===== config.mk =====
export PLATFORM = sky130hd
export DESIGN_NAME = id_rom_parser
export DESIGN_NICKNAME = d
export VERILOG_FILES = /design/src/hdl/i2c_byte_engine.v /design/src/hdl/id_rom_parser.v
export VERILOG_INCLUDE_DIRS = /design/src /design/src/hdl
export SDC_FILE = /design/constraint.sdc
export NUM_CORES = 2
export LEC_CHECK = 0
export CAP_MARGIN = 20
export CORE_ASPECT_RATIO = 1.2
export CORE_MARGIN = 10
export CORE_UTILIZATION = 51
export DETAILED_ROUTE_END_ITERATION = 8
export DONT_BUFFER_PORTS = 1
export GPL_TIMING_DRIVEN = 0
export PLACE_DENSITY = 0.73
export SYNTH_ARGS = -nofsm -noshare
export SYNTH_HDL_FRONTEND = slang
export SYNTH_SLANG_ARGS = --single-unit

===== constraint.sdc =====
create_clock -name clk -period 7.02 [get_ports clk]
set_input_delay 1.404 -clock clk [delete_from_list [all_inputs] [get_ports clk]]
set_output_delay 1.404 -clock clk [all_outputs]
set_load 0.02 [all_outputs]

==

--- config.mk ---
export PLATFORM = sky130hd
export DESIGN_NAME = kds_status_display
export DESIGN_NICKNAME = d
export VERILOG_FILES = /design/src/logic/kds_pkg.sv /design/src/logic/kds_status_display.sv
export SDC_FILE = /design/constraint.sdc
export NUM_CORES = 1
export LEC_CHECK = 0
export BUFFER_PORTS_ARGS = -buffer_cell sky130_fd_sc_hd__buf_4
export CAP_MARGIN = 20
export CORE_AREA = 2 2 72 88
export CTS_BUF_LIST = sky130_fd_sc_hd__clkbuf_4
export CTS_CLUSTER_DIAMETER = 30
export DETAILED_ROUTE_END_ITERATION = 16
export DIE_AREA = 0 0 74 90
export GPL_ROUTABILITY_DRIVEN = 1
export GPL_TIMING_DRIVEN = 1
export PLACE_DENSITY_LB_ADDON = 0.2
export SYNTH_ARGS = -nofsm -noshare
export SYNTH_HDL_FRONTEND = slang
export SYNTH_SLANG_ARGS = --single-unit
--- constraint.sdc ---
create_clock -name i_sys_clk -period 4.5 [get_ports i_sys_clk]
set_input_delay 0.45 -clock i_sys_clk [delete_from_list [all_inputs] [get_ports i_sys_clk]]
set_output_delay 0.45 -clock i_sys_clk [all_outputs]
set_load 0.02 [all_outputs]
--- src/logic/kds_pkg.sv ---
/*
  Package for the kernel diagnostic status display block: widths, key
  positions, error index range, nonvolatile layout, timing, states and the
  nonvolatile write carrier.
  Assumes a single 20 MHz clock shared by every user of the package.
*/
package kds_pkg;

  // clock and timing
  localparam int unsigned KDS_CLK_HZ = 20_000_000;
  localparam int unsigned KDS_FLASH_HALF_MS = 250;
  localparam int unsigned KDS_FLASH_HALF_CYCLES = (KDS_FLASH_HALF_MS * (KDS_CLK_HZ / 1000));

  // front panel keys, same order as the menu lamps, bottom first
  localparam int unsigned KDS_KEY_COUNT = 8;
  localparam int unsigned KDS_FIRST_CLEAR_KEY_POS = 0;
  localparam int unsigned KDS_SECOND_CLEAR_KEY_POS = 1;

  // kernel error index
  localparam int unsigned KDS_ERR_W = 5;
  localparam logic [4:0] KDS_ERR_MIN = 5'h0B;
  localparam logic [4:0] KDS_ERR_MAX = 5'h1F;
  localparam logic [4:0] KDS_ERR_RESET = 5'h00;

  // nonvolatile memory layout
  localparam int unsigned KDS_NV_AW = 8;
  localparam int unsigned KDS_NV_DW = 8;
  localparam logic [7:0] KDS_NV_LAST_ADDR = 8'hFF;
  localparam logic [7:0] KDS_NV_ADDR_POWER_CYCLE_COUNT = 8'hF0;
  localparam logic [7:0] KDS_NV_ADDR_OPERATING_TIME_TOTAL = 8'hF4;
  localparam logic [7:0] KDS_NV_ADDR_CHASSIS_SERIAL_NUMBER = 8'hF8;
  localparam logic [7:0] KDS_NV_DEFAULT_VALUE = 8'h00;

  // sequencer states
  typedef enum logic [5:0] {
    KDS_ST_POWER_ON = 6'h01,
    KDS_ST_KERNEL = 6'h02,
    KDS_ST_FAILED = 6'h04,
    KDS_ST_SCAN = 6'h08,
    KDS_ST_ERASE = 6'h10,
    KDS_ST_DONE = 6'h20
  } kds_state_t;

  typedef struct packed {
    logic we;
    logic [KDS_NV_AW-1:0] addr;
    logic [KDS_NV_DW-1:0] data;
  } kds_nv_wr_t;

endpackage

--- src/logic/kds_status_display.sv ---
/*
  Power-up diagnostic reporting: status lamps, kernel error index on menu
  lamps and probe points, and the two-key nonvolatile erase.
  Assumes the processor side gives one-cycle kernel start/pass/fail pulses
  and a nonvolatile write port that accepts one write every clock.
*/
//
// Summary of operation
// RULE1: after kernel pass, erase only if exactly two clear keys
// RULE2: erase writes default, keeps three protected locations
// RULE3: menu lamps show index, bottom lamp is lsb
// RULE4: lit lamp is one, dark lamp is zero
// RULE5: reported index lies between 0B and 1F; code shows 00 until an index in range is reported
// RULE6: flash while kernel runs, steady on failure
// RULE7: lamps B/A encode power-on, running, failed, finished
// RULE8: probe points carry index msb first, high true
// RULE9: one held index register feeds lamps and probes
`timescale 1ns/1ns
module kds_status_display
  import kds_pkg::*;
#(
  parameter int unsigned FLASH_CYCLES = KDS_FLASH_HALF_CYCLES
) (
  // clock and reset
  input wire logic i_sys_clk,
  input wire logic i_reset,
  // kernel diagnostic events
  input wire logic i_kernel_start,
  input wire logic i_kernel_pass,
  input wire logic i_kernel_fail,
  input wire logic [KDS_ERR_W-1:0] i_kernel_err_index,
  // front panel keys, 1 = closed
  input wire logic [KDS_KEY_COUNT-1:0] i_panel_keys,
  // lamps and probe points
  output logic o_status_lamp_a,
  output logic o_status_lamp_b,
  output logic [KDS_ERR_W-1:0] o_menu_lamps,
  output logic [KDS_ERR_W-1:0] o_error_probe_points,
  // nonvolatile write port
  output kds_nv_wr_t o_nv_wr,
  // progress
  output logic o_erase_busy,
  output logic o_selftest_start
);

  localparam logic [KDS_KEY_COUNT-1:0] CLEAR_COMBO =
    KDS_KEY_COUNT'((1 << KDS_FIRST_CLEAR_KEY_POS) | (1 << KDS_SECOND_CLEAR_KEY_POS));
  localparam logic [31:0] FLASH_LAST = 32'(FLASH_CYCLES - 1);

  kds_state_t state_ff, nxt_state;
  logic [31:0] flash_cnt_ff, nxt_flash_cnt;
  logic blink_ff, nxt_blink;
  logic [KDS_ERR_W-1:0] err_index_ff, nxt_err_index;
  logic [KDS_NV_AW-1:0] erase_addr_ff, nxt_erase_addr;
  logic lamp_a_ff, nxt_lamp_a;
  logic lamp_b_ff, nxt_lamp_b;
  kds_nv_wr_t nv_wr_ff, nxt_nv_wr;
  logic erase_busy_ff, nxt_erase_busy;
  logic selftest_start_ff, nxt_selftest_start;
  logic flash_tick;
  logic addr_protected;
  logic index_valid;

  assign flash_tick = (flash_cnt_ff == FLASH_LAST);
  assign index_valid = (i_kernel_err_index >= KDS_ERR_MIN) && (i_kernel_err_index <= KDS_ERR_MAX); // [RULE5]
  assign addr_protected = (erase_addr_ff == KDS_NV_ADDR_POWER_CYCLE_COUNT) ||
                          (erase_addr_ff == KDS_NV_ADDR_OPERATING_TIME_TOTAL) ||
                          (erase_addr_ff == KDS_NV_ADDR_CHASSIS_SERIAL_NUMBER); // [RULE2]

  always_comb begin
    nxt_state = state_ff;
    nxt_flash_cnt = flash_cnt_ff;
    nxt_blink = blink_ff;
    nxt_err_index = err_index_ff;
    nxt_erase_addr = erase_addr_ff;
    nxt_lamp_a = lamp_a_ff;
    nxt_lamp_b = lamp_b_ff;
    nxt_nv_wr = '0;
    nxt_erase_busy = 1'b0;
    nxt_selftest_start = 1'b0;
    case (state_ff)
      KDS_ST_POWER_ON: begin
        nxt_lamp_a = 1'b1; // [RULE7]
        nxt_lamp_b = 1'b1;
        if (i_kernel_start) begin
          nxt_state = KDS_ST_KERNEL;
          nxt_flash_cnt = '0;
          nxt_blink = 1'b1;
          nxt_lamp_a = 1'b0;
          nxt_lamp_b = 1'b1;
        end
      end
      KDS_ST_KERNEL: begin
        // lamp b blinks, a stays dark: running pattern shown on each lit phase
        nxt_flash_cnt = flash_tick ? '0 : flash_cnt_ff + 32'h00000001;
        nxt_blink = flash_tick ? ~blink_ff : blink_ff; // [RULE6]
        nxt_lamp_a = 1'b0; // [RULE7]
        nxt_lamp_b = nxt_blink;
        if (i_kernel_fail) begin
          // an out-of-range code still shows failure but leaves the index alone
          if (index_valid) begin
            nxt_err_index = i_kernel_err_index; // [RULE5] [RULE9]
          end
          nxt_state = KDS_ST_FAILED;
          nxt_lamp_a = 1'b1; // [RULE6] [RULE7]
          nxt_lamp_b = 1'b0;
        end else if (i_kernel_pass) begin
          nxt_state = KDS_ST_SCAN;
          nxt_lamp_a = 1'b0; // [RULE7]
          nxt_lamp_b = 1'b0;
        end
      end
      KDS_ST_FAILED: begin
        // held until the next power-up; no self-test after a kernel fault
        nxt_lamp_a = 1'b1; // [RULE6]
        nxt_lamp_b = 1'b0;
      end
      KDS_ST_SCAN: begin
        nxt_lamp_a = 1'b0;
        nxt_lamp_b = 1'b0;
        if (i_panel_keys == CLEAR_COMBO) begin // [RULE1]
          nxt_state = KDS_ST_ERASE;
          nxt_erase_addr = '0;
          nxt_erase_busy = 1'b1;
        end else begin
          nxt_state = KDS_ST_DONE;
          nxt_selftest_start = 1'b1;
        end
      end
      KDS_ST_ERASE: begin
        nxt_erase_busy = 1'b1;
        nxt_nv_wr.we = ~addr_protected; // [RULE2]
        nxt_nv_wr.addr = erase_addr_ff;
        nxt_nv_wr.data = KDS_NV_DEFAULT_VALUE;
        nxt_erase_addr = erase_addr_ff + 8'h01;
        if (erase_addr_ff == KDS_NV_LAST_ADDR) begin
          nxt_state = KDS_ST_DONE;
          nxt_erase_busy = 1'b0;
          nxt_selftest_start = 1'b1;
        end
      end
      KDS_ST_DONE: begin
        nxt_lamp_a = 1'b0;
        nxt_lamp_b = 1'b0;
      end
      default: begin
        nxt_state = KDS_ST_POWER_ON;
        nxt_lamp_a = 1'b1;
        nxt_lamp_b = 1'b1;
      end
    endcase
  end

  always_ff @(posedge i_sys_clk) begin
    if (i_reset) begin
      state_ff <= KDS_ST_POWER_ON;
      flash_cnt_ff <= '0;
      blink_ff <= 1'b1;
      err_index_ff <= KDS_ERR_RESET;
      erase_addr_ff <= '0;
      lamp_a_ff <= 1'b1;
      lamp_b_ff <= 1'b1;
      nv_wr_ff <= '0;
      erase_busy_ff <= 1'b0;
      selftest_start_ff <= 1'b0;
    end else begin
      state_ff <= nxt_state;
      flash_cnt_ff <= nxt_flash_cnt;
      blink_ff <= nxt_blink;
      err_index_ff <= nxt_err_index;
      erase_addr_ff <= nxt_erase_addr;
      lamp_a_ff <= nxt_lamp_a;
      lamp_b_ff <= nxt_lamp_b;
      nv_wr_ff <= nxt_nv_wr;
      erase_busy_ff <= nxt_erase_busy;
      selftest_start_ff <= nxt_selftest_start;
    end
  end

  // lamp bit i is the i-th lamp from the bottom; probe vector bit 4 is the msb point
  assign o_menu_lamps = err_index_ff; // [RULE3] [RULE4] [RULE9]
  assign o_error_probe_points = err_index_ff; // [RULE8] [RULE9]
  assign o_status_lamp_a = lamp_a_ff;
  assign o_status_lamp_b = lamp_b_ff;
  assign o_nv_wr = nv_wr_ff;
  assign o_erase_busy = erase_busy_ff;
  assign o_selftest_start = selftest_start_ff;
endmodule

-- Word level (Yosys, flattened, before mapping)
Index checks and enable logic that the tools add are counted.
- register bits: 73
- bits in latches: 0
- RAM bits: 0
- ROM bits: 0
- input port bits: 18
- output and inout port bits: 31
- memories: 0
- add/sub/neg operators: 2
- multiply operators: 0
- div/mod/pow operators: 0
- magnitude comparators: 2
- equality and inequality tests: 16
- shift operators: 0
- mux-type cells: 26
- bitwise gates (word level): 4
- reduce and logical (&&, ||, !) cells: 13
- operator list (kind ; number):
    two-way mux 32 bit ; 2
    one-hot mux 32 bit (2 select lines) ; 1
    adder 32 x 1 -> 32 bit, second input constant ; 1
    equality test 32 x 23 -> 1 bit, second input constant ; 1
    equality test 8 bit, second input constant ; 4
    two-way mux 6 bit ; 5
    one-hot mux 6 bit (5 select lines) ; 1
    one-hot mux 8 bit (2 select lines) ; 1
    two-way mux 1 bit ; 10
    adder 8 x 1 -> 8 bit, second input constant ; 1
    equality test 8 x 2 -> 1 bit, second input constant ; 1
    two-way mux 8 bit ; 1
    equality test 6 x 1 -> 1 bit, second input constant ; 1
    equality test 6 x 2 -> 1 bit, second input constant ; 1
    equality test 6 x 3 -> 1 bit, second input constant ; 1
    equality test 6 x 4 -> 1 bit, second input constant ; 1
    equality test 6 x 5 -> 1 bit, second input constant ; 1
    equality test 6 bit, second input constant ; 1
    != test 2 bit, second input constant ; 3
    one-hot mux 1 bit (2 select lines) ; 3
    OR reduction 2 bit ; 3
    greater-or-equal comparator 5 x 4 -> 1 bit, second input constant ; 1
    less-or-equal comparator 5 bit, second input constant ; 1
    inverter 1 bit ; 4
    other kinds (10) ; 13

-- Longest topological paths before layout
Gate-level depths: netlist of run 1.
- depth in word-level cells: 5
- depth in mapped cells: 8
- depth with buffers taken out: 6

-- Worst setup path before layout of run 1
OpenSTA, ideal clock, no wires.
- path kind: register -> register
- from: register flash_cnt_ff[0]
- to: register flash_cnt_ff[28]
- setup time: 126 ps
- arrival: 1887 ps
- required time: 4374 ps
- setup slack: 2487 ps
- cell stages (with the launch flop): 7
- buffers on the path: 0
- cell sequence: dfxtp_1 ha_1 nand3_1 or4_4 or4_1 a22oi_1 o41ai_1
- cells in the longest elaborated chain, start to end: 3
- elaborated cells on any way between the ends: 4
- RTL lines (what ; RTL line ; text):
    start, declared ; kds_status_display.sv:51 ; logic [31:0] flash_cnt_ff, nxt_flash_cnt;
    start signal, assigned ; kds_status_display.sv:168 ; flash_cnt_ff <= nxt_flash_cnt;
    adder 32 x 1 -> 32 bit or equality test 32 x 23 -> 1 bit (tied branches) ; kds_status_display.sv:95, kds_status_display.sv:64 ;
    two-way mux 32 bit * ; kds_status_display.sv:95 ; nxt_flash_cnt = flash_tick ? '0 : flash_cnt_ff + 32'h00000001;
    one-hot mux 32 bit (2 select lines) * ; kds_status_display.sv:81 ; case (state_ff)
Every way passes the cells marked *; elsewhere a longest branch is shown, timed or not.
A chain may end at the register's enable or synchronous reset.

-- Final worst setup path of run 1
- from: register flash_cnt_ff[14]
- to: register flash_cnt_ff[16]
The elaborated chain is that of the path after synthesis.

Exercise:
From the records above, transcribe without alteration every line from the one with "KDS_ST_DONE = 6'h20" to the one with "three protected locations", inclusive.

Problem solution:
    KDS_ST_DONE = 6'h20
  } kds_state_t;

  typedef struct packed {
    logic we;
    logic [KDS_NV_AW-1:0] addr;
    logic [KDS_NV_DW-1:0] data;
  } kds_nv_wr_t;

endpackage

--- src/logic/kds_status_display.sv ---
/*
  Power-up diagnostic reporting: status lamps, kernel error index on menu
  lamps and probe points, and the two-key nonvolatile erase.
  Assumes the processor side gives one-cycle kernel start/pass/fail pulses
  and a nonvolatile write port that accepts one write every clock.
*/
//
// Summary of operation
// RULE1: after kernel pass, erase only if exactly two clear keys
// RULE2: erase writes default, keeps three protected locations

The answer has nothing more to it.